Strona:Stefan Barszczewski - Czandu.djvu/184

Z Wikiźródeł, wolnej biblioteki
Ta strona została uwierzytelniona.
ROZDZIAŁ IX.
KONIEC BEZTROSKI.

Miasto-olbrzym zadrżało.
Beztroskę zastąpiła troska nagła, dławiąca.

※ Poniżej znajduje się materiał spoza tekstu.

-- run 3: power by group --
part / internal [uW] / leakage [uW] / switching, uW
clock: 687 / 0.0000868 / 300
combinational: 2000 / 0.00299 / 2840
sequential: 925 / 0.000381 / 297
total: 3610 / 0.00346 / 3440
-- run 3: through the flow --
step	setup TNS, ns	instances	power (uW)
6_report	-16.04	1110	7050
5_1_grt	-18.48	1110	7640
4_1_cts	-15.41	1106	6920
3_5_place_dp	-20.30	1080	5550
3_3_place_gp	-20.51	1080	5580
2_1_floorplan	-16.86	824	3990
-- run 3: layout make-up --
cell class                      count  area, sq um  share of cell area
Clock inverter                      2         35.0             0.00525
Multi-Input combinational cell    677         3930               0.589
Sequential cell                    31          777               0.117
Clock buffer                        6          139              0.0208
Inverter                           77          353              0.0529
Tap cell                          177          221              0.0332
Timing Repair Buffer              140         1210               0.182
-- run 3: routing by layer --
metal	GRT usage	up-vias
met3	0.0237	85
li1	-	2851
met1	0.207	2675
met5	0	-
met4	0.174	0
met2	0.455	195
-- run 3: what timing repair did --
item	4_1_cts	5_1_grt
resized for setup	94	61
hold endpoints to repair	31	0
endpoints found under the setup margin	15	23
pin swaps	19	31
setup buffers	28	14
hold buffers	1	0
===== src/rtl/sysctl_cp_regs.sv =====
module sysctl_cp_regs
    import sysctl_cp_pkg::*;
#(
    parameter int unsigned NREG     = 8,
    parameter int unsigned DW       = 32,
    parameter logic [DW-1:0] ID_VALUE = DW'(ID_WORD),
    localparam int unsigned IW      = $clog2(NREG)
) (
    input  logic             clk,
    input  logic             rst_n,
    input  logic [CFG_W-1:0] cfg_pins,
    input  logic             a_we,
    input  logic [IW-1:0]    a_idx,
    input  logic [DW-1:0]    a_wd,
    input  logic             b_we,
    input  logic [IW-1:0]    b_idx,
    input  logic [DW-1:0]    b_wd,
    input  logic             b_in_range,
    output logic [DW-1:0]    a_rd,
    output logic [DW-1:0]    b_rd,
    output logic [DW-1:0]    cfg_word
);

    logic [NREG-1:0][DW-1:0] words;

    for (genvar g = 0; g < NREG; g++) begin : g_reg
        logic [DW-1:0] q;
        logic [DW-1:0] rst_val;

        assign rst_val = (g == 1) ? (DW'(cfg_pins) << CFG_LSB) : '0;

        always_ff @(posedge clk) begin
            if (!rst_n) begin
                q <= rst_val;
            end else if (a_we && (a_idx == IW'(g))) begin
                q <= a_wd;
            end else if (b_we && (b_idx == IW'(g))) begin
                q <= b_wd;
            end
        end

        assign words[g] = q;
    end

    always_comb begin
        a_rd = (a_idx == '0) ? ID_VALUE : words[a_idx];
        if (!b_in_range) begin
            b_rd = '0;
        end else if (b_idx == '0) begin
            b_rd = ID_VALUE;
        end else begin
            b_rd = words[b_idx];
        end
    end

    assign cfg_word = words[1];

endmodule


===== src/rtl/sysctl_cp_resp.sv =====
module sysctl_cp_resp
    import sysctl_cp_pkg::*;
#(
    parameter int unsigned DW = 32
) (
    input  logic          clk,
    input  logic          rst_n,
    input  logic          req_valid,
    input  logic          req_write,
    input  logic [DW-1:0] rd_value,
    output logic          done,
    output logic [DW-1:0] rdata
);

    xfer_state_e state_q, state_d;

    always_comb begin
        state_d = state_q;
        unique case (state_q)
            XS_IDLE: if (req_valid) state_d = XS_RESP;
            XS_RESP: if (!req_valid) state_d = XS_IDLE;
            default: state_d = XS_IDLE;
        endcase
    end

    always_ff @(posedge clk) begin
        if (!rst_n) begin
            state_q <= XS_IDLE;
        end else begin
            state_q <= state_d;
        end
    end

    always_ff @(posedge clk) begin
        if (!rst_n) begin
            rdata <= '0;
        end else if (req_valid && !req_write) begin
            rdata <= rd_value;
        end else begin
            rdata <= '0;
        end
    end

    assign done = (state_q == XS_RESP);

endmodule


===== src/rtl/sysctl_cp_notify.sv =====
module sysctl_cp_notify
    import sysctl_cp_pkg::*;
(
    input  logic clk,
    input  logic rst_n,
    input  logic cfg_written,
    output logic strobe
);

    notify_state_e state_q, state_d;

    always_comb begin
        state_d = state_q;
        unique case (state_q)
            NS_STEADY: if (cfg_written) state_d = NS_NOTIFY;
            NS_NOTIFY: if (!cfg_written) state_d = NS_STEADY;
            default:   state_d = NS_STEADY;
        endcase
    end

    always_ff @(posedge clk) begin
        if (!rst_n) begin
            state_q <= NS_STEADY;
        end else begin
            state_q <= state_d;
        end
    end

    assign strobe = (state_q == NS_NOTIFY);

endmodule


===== src/rtl/sysctl_cp_bank.sv =====
module sysctl_cp_bank
    import sysctl_cp_pkg::*;
#(
    parameter int unsigned NREG     = 8,
    parameter int unsigned DW       = 32,
    parameter int unsigned IDX_LO   = 16,
    parameter int unsigned DBG_IW   = 4,
    parameter logic [DW-1:0] ID_VALUE = DW'(ID_WORD)
) (
    input  logic              clk,
    input  logic              rst_n,
    input  logic [CFG_W-1:0]  cfg_pins_i,
    input  logic              cp_valid_i,
    input  logic              cp_write_i,
    input  logic [31:0]       cp_instr_i,
    input  logic [DW-1:0]     cp_wdata_i,
    output logic              cp_done_o,
    output logic [DW-1:0]     cp_rdata_o,
    input  logic              dbg_valid_i,
    input  logic              dbg_write_i,
    input  logic [DBG_IW-1:0] dbg_idx_i,
    input  logic [DW-1:0]     dbg_wdata_i,
    output logic              dbg_done_o,
    output logic [DW-1:0]     dbg_rdata_o,
    output logic              prog32_o,
    output logic              data32_o,
    output logic              late_abort_o,
    output logic              big_endian_o,
    output logic              reconfig_o
);

    localparam int unsigned IW = $clog2(NREG);

    logic [IW-1:0] cp_sel, dbg_sel;
    logic          dbg_in_range;
    logic          cp_we, dbg_we, cfg_written;
    logic [DW-1:0] cp_rd, dbg_rd, cfg_word;
    core_cfg_t     cfg;

    sysctl_cp_decode #(.NREG(NREG), .IDX_LO(IDX_LO), .DBG_IW(DBG_IW)) u_decode (
        .instr        (cp_instr_i),
        .dbg_idx      (dbg_idx_i),
        .cp_sel       (cp_sel),
        .dbg_sel      (dbg_sel),
        .dbg_in_range (dbg_in_range)
    );

    assign cp_we       = cp_valid_i && cp_write_i;
    assign dbg_we      = dbg_valid_i && dbg_write_i && dbg_in_range;
    assign cfg_written = (cp_we && (cp_sel == IW'(1))) || (dbg_we && (dbg_sel == IW'(1)));

    sysctl_cp_regs #(.NREG(NREG), .DW(DW), .ID_VALUE(ID_VALUE)) u_regs (
        .clk        (clk),
        .rst_n      (rst_n),
        .cfg_pins   (cfg_pins_i),
        .a_we       (cp_we),
        .a_idx      (cp_sel),
        .a_wd       (cp_wdata_i),
        .b_we       (dbg_we),
        .b_idx      (dbg_sel),
        .b_wd       (dbg_wdata_i),
        .b_in_range (dbg_in_range),
        .a_rd       (cp_rd),
        .b_rd       (dbg_rd),
        .cfg_word   (cfg_word)
    );

    sysctl_cp_resp #(.DW(DW)) u_cp_resp (
        .clk       (clk),
        .rst_n     (rst_n),
        .req_valid (cp_valid_i),
        .req_write (cp_write_i),
        .rd_value  (cp_rd),
        .done      (cp_done_o),
        .rdata     (cp_rdata_o)
    );

    sysctl_cp_resp #(.DW(DW)) u_dbg_resp (
        .clk       (clk),
        .rst_n     (rst_n),
        .req_valid (dbg_valid_i),
        .req_write (dbg_write_i),
        .rd_value  (dbg_rd),
        .done      (dbg_done_o),
        .rdata     (dbg_rdata_o)
    );

    sysctl_cp_notify u_notify (
        .clk         (clk),
        .rst_n       (rst_n),
        .cfg_written (cfg_written),
        .strobe      (reconfig_o)
    );

    assign cfg          = core_cfg_t'(cfg_word[CFG_LSB +: CFG_W]);
    assign prog32_o     = cfg.prog32;
    assign data32_o     = cfg.data32;
    assign late_abort_o = cfg.late_abort;
    assign big_endian_o = cfg.big_endian;

endmodule


===== config.mk =====
export PLATFORM = sky130hd
export DESIGN_NAME = sysctl_cp_bank
export DESIGN_NICKNAME = d
export VERILOG_FILES = /design/src/rtl/sysctl_cp_pkg.sv /design/src/rtl/sysctl_cp_decode.sv /design/src/rtl/sysctl_cp_regs.sv /design/src/rtl/sysctl_cp_resp.sv /design/src/rtl/sysctl_cp_notify.sv /design/src/rtl/sysctl_cp_bank.sv
export SDC_FILE = /design/constraint.sdc
export NUM_CORES = 1
export LEC_CHECK = 0
export ABC_AREA = 1
export BUFFER_PORTS_ARGS = -buffer_cell sky130_fd_sc_hd__buf_2
export CAP_MARGIN = 20
export CELL_PAD_IN_SITES_DETAIL_PLACEMENT = 0
export CELL_PAD_IN_SITES_GLOBAL_PLACEMENT = 1
export CORE_UTILIZATION = 35
export CTS_BUF_LIST = sky130_fd_sc_hd__clkbuf_16
export CTS_CLUSTER_SIZE = 28
export DETAILED_ROUTE_END_ITERATION = 8
export GPL_TIMING_DRIVEN = 0
export HOLD_SLACK_MARGIN = 0.1
export PLACE_DENSITY_LB_ADDON = 0.2
export SYNTH_ARGS = -nofsm -noshare
export SYNTH_HDL_FRONTEND = slang
export SYNTH_SLANG_ARGS = --single-unit

===== constraint.sdc =====
create_clock -name clk -period 3.89 [get_ports clk]
set_input_delay 0.778 -clock clk [delete_from_list [all_inputs] [get_ports clk]]
set_output_delay 0.778 -clock clk [all_outputs]
set_load 0.05 [all_outputs]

Wypadki bowiem rozwijały się szybko.
Najpierw podały dzienniki sensacyjną wiadomość o zagadkowem porwaniu córki Znicza i jej narzeczonego na jednym z najbardziej uczęszczanych szlaków powietrznych. Wiadomość, pełna jeszcze zastrzeżeń i omówień, zdawała się nieprawdopodobna. Ale upłynęło zaledwie kilka godzin, gdy usłyszano o strasznej groźbie, rzuconej przez Azjatów posłowi polskiemu, i o interwencji rządu sfederowanej Europy, a wkrótce potem czytano już o odwadze Lecrane‘a, ucieczce, wyprawie polskiej eskadry lotniczej, wreszcie o powrocie porwanych.
Gdy zaś prasa podała opowiadanie pilota szwajcarskiego, cudem wyzwolonego z rąk mongolskich, — prysły ostatnie złudzenia, zadrżały serca beztroskie, zrozumiano ostrzeżenia Znicza i pojęto nareszcie niebezpieczeństwo, zagrażające Europie!
I parlament wersalski zareagował szybko.